-- Input for this task --
==> inputs of wip/juniper <==
==> flow/design.v <==
module FpCustomAddSub 
# (
	parameter	ManWidth	=	16,
	parameter	ExpWidth	=	6
)
(Rst_i,Clk_i,A_i,B_i,AddSub_i,Nd_i,Result_o,ResultValid_o);	
	function integer Log2;
	input integer value;
		begin
			Log2 = 0;
			while (value > 1) begin
				value   = value >> 1;
				Log2    = Log2 + 1;
			end
		end
	endfunction
	localparam	InOutWidth	=	1+ExpWidth+ManWidth;
	localparam	ExtManWidth	=	ManWidth+1;
	localparam	Stages	=	Log2(InOutWidth);
	input	Rst_i;
	input	Clk_i;
	input	[InOutWidth-1:0]	A_i;
	input	[InOutWidth-1:0]	B_i;
	input	AddSub_i;
	input	Nd_i;
	output	[InOutWidth-1:0]	Result_o;
	output	ResultValid_o;
	wire	signB	=	B_i[InOutWidth-1]^AddSub_i;
	wire	[InOutWidth-2:0]	absA	=	A_i[InOutWidth-2:0];
	wire	[InOutWidth-2:0]	absB	=	B_i[InOutWidth-2:0];
	reg		[InOutWidth-1:0]	muxA;
	reg		[InOutWidth-1:0]	muxB;
	reg	impliedA;
	reg	impliedB;
	reg	[InOutWidth-1:0]	muxAReg;
	reg	[InOutWidth-1:0]	muxBReg;
	reg	[ExpWidth-1:0]		expDiff;
	reg	addSubOrepation;
	wire	[ManWidth:0]	manA	=	{impliedA,	muxAReg[ManWidth-1:0]};
	wire	[ManWidth:0]	manB	=	{impliedB,	muxBReg[ManWidth-1:0]};
	reg	[ManWidth:0]	manANorm;
	reg	[ManWidth:0]	manBNorm;
	reg	addSubOrepationReg;
	reg	[ExtManWidth:0]	manSum;
	wire	[Stages-1:0]	distance;
	wire	[ExtManWidth+1:0]	dataArray	[0:Stages];
	wire	[Stages+1:0]	distanceR	=	{2'b00,distanceR1};
	reg		[ExtManWidth-1:0]	manSumReg;
	wire	[ExtManWidth-1:0]	normCMan	=	manSumReg	<<	distanceR1[Stages-1:0];	 
	reg	[ManWidth-1:0]	manC;
	reg	[ExpWidth-1:0]	expAPipe	[0:4];
	reg	[ExpWidth-1:0]	expC;
	reg	[4:0]	signC;
	reg	[8:0]	valid;
	assign  dataArray [0]	=	manSum;		
	assign	Result_o	=	{signC[4],expC,manC};
	assign	ResultValid_o	=	valid[4];
	always	@(*)	begin
		if	(absA<absB)	begin
			muxA	<=	{signB,absB};
			muxB	<=	{A_i[InOutWidth-1],absA};
		end	else	begin
			muxA	<=	{A_i[InOutWidth-1],absA};
			muxB	<=	{signB,absB};
		end 
	end
	always	@(posedge	Clk_i)	begin
		if	(muxA	[InOutWidth-2 -:ExpWidth]	==	8'h00)	begin	 
			impliedA	<=	1'b0;	 
		end	else	begin
			impliedA	<=	1'b1;	 
		end
		if	(muxB	[InOutWidth-2 -:ExpWidth]	==	8'h00)	begin	 
			impliedB	<=	1'b0;
		end	else	begin
			impliedB	<=	1'b1;
		end
		muxAReg	<=	muxA;
		muxBReg	<=	muxB;
		expDiff	<=	muxA[InOutWidth-2 -:ExpWidth]	-	muxB[InOutWidth-2 -:ExpWidth];	 
		addSubOrepation	<=	muxA[InOutWidth-1]	^	muxB[InOutWidth-1];	 
	end
	always	@(posedge	Clk_i)	begin
		manANorm	<=	manA;
		manBNorm	<=	manB	>>	expDiff;	 
		addSubOrepationReg <= addSubOrepation;
	end
	always	@(posedge	Clk_i)	begin
		if	(Rst_i)	begin
			manSum	<=	{ExtManWidth{1'b0}};
		end	else	if	(!addSubOrepationReg)	begin
			manSum	<=	{1'b0,	manANorm}	+	{1'b0,	manBNorm};
		end	else	begin
			manSum	<=	{1'b0,	manANorm}	-	{1'b0,	manBNorm};
		end
	end
	genvar	i;
	generate	
		for (i=0; i<Stages; i=i+1)	begin: searchMSB
			wire [ExtManWidth+1:0] dataIn;	
			wire [ExtManWidth+1:0] shitedDataOut;
			wire [ExtManWidth+1:0] dataOut;
			assign  dataIn = dataArray[i];
			wire    shiftDesired = ~|(dataIn[ExtManWidth+1:ExtManWidth+1-(1 << (Stages-1-i))]);
			assign  distance[(Stages-1-i)] = shiftDesired;		
			assign  shitedDataOut = dataIn << (1 << (Stages-1-i));	
			assign  dataOut = shiftDesired ? shitedDataOut : dataIn;	
			assign  dataArray[i+1] = dataOut;
		end
		reg	[Stages-1:0]	distanceR1;
		always	@(posedge	Clk_i)	begin
			distanceR1	<=	distance;
		end
	endgenerate	
	always	@(posedge	Clk_i)	begin
		manSumReg	<=	manSum	[ExtManWidth-1 -:ExtManWidth];
	end
	always	@(posedge	Clk_i)	begin
		if	(Rst_i)	begin
			manC	<=	{ManWidth{1'b0}};
		end	else	begin
			manC	<=	normCMan	[ExtManWidth-1 -:ManWidth];	 
		end
	end
	always	@(posedge	Clk_i)	begin	
		expAPipe[0]	<=	muxA[InOutWidth-2 -:ExpWidth];	 
		expAPipe[1]	<=	expAPipe[0];
		expAPipe[2]	<=	expAPipe[1];
		expAPipe[3]	<=	expAPipe[2];
		expAPipe[4]	<=	expAPipe[3];
	end
	always	@(posedge	Clk_i)	begin
		if	(&distanceR1)	begin
			expC	<=	{ExpWidth{1'b0}};
		end	else	begin
			if	(expAPipe[3]	>=	distanceR)	begin
				expC	<=	expAPipe[3]-distanceR+1;			 
			end	else	begin
				expC	<=	{{ExpWidth+1{1'b0}},1'b1};
			end
		end	
	end
	always	@(posedge	Clk_i)	begin
		signC	<=	{signC[3:0],	muxA[InOutWidth-1]};
	end
	always	@(posedge	Clk_i)	begin
		valid	<=	{valid[7:0],Nd_i};
	end	
endmodule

-- Assignment --
Within the listing above, copy each line that has the string "output".

-- Reply to the exercise --
	output	[InOutWidth-1:0]	Result_o;
	output	ResultValid_o;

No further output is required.